• **What to work on**: Within the listing below, please copy exactly the lines between the line holding "crit_end = max_min_pos[1]" and the line holding "## stage by stage", inclusive.
* * * * *
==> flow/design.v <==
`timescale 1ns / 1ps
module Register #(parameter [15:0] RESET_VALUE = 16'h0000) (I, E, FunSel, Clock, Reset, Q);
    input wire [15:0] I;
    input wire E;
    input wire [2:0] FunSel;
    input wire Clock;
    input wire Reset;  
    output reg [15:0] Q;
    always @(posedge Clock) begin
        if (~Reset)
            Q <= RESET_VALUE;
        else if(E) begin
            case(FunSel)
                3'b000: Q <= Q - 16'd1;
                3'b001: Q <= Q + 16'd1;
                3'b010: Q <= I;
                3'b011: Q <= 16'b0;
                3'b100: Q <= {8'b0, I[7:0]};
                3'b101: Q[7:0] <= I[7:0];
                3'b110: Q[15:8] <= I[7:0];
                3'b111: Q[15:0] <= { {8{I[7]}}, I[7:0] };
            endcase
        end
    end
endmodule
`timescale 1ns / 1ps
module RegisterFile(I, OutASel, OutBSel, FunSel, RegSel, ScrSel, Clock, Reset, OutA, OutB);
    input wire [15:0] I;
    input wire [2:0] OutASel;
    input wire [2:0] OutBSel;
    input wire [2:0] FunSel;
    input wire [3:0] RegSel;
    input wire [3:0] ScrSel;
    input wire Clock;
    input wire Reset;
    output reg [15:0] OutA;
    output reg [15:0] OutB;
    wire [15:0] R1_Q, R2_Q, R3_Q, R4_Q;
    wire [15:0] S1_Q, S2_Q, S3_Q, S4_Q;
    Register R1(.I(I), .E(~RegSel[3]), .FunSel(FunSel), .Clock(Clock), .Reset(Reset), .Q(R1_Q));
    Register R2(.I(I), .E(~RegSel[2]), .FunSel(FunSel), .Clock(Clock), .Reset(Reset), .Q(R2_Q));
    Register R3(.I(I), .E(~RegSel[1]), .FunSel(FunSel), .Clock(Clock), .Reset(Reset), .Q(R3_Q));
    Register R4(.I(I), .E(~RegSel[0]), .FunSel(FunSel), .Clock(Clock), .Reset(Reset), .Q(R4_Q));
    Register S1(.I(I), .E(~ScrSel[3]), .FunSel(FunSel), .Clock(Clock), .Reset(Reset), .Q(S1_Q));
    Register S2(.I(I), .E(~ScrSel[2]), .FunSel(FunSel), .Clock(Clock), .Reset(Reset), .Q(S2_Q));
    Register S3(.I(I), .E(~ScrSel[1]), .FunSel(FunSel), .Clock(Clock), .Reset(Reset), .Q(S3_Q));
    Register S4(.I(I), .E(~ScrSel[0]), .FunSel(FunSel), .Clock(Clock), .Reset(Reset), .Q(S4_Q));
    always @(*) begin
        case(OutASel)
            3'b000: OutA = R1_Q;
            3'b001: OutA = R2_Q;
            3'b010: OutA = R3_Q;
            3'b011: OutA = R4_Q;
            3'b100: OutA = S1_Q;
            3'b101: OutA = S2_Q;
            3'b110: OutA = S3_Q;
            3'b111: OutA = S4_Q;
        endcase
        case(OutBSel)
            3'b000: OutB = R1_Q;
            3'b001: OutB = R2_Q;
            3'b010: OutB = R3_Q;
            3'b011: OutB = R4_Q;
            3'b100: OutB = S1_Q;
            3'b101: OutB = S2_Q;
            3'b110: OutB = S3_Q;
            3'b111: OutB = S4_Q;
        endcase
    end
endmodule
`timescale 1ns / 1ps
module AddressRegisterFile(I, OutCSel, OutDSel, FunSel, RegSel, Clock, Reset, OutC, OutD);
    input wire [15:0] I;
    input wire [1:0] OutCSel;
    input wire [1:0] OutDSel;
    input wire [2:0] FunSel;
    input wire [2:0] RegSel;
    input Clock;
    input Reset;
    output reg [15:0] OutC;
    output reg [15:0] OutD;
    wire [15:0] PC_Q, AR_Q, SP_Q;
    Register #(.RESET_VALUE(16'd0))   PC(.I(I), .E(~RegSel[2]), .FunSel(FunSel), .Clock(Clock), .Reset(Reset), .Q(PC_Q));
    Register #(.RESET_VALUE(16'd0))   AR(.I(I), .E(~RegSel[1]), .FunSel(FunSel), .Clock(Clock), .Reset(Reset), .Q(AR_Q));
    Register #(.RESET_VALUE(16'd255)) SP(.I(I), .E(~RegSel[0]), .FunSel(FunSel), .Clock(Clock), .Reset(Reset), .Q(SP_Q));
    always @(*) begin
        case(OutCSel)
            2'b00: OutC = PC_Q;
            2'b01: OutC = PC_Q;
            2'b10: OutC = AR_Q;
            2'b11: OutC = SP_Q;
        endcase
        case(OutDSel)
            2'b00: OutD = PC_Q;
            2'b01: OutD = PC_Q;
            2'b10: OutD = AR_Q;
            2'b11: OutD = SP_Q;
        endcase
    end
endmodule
* * * * *
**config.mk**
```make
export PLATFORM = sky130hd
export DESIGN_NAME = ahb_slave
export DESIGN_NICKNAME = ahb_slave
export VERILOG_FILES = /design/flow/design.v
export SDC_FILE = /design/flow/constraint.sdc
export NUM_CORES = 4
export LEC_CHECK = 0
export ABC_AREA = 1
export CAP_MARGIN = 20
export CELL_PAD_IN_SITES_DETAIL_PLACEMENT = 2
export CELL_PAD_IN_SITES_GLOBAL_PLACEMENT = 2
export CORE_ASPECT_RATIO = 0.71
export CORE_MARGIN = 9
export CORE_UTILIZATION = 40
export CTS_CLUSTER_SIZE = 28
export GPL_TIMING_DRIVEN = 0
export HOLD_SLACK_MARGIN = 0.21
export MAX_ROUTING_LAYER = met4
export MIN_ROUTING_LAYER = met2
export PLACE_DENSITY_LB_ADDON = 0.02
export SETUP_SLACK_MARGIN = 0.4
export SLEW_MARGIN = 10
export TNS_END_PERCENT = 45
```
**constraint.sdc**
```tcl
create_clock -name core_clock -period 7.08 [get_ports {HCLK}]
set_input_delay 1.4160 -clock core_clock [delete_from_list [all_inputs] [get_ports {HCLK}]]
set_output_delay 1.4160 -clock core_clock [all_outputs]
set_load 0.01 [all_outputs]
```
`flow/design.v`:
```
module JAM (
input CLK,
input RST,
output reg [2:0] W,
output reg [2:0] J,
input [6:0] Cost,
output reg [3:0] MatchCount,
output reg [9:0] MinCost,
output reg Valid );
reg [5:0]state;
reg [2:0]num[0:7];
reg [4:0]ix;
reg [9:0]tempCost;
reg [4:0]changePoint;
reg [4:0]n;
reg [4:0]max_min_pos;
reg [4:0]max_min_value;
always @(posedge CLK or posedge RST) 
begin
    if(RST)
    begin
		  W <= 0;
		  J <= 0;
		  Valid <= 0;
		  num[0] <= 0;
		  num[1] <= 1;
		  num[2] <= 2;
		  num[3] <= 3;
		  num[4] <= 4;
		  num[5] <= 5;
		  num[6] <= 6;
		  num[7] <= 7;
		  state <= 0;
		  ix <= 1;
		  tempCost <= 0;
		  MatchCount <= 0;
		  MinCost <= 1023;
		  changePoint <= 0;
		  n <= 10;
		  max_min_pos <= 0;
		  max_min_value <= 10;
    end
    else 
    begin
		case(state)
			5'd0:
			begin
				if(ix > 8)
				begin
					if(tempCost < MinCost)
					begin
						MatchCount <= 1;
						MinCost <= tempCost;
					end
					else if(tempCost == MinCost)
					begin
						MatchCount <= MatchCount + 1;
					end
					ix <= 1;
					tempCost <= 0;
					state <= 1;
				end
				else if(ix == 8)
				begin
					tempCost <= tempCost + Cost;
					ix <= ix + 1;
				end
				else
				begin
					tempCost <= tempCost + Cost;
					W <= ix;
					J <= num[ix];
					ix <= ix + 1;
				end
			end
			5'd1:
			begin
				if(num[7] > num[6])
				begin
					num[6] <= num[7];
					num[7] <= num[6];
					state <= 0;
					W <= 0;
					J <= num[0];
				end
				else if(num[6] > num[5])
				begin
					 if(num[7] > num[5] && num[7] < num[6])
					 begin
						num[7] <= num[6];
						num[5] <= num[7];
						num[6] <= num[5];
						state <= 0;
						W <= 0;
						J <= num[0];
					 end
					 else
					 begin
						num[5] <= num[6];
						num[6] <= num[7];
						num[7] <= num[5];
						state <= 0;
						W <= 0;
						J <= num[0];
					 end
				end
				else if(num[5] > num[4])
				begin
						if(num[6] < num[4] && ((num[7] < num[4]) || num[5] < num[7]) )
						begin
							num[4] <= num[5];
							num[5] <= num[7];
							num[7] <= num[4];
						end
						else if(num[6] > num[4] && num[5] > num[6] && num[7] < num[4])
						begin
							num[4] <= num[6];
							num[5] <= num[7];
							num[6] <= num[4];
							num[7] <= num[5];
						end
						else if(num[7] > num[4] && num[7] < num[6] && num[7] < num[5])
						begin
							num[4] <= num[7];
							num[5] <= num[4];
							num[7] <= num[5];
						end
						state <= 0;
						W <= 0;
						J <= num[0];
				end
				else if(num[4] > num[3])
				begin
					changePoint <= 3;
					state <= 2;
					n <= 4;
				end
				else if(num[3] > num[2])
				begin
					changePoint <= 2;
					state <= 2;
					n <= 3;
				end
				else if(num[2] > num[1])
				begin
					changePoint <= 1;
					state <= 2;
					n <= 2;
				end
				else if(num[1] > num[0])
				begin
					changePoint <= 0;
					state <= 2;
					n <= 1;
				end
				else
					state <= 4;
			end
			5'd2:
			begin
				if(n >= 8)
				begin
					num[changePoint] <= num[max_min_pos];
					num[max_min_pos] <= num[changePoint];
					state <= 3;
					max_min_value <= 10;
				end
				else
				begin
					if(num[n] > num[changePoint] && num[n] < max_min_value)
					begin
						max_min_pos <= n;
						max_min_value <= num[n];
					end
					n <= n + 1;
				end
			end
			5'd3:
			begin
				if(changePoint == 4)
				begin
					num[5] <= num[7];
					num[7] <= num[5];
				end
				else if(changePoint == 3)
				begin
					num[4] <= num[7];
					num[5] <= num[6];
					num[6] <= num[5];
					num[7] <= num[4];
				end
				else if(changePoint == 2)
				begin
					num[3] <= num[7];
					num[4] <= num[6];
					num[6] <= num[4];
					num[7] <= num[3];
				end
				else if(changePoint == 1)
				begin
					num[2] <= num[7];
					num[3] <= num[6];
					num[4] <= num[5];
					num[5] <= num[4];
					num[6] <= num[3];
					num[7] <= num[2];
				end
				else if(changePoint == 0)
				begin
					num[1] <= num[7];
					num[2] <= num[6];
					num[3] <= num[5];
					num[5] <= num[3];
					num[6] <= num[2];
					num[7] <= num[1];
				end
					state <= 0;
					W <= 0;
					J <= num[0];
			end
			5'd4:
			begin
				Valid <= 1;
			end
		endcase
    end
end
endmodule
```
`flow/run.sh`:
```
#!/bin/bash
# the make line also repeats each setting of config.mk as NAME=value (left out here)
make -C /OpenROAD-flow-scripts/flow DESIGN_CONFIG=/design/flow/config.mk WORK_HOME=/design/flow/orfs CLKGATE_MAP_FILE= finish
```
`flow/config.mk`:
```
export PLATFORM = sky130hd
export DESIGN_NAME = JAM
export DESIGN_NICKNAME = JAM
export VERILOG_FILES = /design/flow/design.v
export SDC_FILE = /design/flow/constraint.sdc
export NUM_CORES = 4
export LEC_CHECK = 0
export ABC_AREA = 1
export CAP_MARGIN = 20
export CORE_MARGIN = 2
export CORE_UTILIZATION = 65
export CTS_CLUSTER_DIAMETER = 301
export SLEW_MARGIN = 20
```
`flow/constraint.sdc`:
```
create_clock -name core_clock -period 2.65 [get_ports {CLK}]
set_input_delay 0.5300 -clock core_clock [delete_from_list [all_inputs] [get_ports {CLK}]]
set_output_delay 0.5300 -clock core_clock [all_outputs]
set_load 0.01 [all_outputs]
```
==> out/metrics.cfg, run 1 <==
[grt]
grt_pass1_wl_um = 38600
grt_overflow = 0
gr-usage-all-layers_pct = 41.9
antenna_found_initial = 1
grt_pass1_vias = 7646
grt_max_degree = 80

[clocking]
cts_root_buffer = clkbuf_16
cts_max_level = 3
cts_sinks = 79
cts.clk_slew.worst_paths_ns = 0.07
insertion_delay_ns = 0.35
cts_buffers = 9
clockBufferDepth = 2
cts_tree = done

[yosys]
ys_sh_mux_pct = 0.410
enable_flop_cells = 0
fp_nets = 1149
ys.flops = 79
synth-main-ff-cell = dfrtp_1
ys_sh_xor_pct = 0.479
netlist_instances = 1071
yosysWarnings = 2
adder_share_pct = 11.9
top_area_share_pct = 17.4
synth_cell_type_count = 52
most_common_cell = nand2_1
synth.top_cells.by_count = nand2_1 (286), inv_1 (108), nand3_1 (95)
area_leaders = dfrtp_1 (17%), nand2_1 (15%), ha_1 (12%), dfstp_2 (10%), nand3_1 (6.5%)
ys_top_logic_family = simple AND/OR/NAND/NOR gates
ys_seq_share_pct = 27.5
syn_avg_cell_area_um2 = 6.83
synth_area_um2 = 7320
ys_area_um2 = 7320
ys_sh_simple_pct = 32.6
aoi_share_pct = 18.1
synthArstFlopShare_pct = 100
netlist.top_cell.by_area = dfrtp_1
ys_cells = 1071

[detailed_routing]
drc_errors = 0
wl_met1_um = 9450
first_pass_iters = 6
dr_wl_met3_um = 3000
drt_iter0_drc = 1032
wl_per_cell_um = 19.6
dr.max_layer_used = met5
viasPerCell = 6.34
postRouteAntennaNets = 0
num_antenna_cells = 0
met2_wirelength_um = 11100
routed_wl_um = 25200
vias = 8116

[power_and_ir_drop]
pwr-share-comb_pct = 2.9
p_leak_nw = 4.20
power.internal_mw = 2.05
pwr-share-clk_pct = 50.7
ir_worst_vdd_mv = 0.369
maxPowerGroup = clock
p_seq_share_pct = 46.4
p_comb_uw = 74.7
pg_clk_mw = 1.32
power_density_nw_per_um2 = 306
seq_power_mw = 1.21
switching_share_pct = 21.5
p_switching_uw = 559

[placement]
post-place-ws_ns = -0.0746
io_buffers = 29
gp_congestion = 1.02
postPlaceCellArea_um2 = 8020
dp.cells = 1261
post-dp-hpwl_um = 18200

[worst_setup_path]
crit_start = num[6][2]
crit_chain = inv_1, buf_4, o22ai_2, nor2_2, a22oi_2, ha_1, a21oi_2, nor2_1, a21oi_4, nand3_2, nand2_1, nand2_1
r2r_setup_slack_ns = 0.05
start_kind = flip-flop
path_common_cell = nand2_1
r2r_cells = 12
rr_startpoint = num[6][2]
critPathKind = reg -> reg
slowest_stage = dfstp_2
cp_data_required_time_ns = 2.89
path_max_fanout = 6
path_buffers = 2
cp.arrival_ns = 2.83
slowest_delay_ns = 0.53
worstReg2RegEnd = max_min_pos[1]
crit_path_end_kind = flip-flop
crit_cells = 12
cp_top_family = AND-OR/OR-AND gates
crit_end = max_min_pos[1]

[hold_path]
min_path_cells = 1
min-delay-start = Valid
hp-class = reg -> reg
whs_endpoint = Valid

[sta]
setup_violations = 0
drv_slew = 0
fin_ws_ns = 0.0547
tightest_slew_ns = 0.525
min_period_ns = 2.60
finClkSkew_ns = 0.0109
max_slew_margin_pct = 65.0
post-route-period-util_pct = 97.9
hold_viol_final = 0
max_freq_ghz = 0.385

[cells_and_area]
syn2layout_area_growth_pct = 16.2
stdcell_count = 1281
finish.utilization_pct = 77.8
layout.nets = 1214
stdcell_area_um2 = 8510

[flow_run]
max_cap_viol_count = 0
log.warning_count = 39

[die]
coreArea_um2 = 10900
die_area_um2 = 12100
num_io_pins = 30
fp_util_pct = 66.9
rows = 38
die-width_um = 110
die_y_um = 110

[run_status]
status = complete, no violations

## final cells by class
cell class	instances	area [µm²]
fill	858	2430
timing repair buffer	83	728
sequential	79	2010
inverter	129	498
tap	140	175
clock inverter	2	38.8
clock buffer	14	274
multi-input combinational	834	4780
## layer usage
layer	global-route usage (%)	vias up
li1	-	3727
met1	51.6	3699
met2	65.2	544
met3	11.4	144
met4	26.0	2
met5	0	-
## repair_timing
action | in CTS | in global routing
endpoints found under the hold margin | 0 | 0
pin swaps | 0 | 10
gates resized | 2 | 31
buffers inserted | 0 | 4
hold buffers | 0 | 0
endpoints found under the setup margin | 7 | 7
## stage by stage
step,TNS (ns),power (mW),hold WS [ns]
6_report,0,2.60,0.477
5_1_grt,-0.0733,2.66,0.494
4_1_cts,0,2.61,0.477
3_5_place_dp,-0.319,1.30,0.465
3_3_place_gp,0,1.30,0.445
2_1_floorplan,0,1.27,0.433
* * * * *
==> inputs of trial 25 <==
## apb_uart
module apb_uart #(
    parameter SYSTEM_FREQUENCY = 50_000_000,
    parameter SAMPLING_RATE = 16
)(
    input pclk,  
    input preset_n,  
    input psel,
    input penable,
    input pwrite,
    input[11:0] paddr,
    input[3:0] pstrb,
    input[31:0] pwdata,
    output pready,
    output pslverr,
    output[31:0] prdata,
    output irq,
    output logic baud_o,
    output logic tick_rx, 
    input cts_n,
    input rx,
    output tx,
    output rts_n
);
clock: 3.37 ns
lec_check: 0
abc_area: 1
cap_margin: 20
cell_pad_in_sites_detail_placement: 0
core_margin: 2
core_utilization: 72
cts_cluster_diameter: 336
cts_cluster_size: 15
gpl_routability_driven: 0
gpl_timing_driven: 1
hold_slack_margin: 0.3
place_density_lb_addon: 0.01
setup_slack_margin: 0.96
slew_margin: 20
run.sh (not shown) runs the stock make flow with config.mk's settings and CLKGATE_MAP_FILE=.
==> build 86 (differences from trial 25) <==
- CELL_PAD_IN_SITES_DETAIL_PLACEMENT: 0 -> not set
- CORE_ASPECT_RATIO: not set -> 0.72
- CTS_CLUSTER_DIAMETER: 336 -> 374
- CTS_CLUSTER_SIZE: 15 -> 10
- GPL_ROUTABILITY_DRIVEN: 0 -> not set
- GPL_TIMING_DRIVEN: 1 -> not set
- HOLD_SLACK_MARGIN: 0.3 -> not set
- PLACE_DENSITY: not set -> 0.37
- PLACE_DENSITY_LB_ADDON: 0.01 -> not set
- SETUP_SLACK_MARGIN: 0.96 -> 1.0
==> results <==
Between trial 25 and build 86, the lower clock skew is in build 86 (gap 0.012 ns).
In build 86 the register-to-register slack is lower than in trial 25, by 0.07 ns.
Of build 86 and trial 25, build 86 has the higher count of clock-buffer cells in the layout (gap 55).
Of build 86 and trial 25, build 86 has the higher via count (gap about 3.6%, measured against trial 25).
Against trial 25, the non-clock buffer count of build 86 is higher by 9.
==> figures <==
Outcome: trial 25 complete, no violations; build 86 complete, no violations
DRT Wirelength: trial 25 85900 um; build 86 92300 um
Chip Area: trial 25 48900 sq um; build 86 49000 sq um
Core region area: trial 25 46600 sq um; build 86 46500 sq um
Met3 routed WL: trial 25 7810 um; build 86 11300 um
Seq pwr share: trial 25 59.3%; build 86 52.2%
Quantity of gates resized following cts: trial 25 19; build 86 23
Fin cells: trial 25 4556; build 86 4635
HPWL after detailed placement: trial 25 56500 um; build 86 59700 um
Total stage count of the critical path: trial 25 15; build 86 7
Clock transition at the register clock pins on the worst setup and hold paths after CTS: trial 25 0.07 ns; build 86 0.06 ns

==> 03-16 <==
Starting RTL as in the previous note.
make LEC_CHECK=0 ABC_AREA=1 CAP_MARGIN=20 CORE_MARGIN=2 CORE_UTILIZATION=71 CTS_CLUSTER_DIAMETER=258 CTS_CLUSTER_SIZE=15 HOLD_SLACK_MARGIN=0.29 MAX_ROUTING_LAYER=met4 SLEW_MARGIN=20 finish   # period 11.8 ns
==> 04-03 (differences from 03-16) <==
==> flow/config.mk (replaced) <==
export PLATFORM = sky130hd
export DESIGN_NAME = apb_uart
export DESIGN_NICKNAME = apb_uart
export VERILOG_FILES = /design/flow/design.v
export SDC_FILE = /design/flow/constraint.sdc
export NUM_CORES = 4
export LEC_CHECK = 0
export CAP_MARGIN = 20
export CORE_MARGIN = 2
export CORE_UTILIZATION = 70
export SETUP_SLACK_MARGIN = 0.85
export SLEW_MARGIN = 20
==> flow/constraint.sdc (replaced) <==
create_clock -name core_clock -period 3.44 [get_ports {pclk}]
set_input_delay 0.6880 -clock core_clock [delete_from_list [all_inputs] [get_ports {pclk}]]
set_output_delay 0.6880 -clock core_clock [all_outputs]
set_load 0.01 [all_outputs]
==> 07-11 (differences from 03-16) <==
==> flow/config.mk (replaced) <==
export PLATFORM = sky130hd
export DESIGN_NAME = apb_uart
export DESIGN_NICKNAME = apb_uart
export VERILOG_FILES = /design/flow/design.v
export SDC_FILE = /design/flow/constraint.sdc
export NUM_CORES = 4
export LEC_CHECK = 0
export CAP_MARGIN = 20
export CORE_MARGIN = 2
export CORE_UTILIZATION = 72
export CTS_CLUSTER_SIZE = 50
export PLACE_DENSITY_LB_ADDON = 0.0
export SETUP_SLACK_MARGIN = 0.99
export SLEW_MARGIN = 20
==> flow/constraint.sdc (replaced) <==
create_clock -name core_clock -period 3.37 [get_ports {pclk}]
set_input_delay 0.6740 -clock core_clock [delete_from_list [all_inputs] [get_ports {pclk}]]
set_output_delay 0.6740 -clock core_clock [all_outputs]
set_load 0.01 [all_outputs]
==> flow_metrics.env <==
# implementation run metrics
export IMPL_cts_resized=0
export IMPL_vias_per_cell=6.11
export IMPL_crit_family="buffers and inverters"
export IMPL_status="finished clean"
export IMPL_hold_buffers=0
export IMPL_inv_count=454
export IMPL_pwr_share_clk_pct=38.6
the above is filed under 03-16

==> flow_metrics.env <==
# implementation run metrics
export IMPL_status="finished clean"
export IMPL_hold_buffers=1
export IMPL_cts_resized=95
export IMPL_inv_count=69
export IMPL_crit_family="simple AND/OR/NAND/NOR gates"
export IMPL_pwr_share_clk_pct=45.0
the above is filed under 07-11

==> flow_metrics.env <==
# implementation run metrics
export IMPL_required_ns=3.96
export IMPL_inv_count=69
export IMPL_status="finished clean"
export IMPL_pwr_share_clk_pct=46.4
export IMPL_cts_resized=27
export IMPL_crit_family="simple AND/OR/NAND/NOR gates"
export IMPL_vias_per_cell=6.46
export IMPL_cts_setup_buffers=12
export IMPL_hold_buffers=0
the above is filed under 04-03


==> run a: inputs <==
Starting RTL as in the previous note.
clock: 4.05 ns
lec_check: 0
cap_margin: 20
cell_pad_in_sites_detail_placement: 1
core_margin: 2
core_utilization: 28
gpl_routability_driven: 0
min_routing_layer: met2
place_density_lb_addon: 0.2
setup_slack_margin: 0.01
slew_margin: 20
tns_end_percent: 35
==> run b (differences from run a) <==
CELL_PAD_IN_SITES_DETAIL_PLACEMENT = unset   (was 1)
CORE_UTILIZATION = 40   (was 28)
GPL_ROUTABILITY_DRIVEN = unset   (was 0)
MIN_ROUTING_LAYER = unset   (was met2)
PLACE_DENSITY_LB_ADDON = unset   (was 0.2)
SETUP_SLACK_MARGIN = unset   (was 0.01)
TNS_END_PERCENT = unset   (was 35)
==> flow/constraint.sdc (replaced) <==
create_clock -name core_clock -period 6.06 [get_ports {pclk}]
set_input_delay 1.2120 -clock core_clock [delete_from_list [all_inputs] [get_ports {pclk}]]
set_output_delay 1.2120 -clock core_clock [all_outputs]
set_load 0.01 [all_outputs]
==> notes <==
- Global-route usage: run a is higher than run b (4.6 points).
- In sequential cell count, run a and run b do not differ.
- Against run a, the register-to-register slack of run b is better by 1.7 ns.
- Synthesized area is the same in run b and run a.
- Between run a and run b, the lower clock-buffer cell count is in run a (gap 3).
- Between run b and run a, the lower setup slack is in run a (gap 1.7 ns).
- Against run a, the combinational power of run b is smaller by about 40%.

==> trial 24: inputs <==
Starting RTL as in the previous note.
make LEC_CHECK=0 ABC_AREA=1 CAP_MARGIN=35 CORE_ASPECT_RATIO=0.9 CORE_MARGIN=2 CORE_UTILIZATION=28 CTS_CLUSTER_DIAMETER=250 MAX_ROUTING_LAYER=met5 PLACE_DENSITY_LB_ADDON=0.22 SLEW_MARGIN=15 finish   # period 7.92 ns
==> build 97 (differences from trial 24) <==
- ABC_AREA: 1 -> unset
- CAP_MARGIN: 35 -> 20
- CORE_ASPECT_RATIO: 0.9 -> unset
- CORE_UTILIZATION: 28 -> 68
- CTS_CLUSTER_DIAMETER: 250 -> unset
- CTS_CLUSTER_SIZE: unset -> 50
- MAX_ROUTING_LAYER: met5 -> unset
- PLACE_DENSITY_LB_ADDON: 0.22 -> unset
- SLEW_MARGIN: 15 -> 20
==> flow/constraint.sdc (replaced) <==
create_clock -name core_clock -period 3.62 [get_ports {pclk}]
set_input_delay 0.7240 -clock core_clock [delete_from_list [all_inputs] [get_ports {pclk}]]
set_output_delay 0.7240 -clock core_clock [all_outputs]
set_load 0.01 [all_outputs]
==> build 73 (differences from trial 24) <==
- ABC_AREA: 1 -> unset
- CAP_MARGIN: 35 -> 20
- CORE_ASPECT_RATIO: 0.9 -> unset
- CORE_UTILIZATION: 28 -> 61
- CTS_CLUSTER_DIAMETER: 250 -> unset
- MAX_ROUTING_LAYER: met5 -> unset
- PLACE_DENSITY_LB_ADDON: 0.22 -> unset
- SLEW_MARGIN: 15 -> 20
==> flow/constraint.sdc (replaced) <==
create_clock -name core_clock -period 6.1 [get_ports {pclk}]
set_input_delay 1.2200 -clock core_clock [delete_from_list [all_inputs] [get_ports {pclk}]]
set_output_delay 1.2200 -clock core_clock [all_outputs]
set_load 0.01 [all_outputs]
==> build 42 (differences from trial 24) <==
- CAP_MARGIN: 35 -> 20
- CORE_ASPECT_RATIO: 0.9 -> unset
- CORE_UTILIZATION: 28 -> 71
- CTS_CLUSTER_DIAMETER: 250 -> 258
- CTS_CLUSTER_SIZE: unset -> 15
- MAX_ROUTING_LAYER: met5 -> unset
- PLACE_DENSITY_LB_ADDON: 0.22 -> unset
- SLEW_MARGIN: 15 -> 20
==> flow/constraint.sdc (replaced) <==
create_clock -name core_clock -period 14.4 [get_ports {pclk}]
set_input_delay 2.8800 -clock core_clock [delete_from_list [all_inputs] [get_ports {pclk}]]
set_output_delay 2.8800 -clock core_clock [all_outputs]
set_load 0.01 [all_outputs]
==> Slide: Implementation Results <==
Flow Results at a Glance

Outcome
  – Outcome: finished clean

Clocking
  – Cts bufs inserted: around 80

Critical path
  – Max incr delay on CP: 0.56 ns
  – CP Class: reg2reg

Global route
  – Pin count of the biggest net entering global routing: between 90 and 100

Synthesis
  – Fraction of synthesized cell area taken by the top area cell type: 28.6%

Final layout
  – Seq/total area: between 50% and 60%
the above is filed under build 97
* * * * *
• **Response to this task**:
crit_end = max_min_pos[1]

[hold_path]
min_path_cells = 1
min-delay-start = Valid
hp-class = reg -> reg
whs_endpoint = Valid

[sta]
setup_violations = 0
drv_slew = 0
fin_ws_ns = 0.0547
tightest_slew_ns = 0.525
min_period_ns = 2.60
finClkSkew_ns = 0.0109
max_slew_margin_pct = 65.0
post-route-period-util_pct = 97.9
hold_viol_final = 0
max_freq_ghz = 0.385

[cells_and_area]
syn2layout_area_growth_pct = 16.2
stdcell_count = 1281
finish.utilization_pct = 77.8
layout.nets = 1214
stdcell_area_um2 = 8510

[flow_run]
max_cap_viol_count = 0
log.warning_count = 39

[die]
coreArea_um2 = 10900
die_area_um2 = 12100
num_io_pins = 30
fp_util_pct = 66.9
rows = 38
die-width_um = 110
die_y_um = 110

[run_status]
status = complete, no violations

## final cells by class
cell class	instances	area [µm²]
fill	858	2430
timing repair buffer	83	728
sequential	79	2010
inverter	129	498
tap	140	175
clock inverter	2	38.8
clock buffer	14	274
multi-input combinational	834	4780
## layer usage
layer	global-route usage (%)	vias up
li1	-	3727
met1	51.6	3699
met2	65.2	544
met3	11.4	144
met4	26.0	2
met5	0	-
## repair_timing
action | in CTS | in global routing
endpoints found under the hold margin | 0 | 0
pin swaps | 0 | 10
gates resized | 2 | 31
buffers inserted | 0 | 4
hold buffers | 0 | 0
endpoints found under the setup margin | 7 | 7
## stage by stage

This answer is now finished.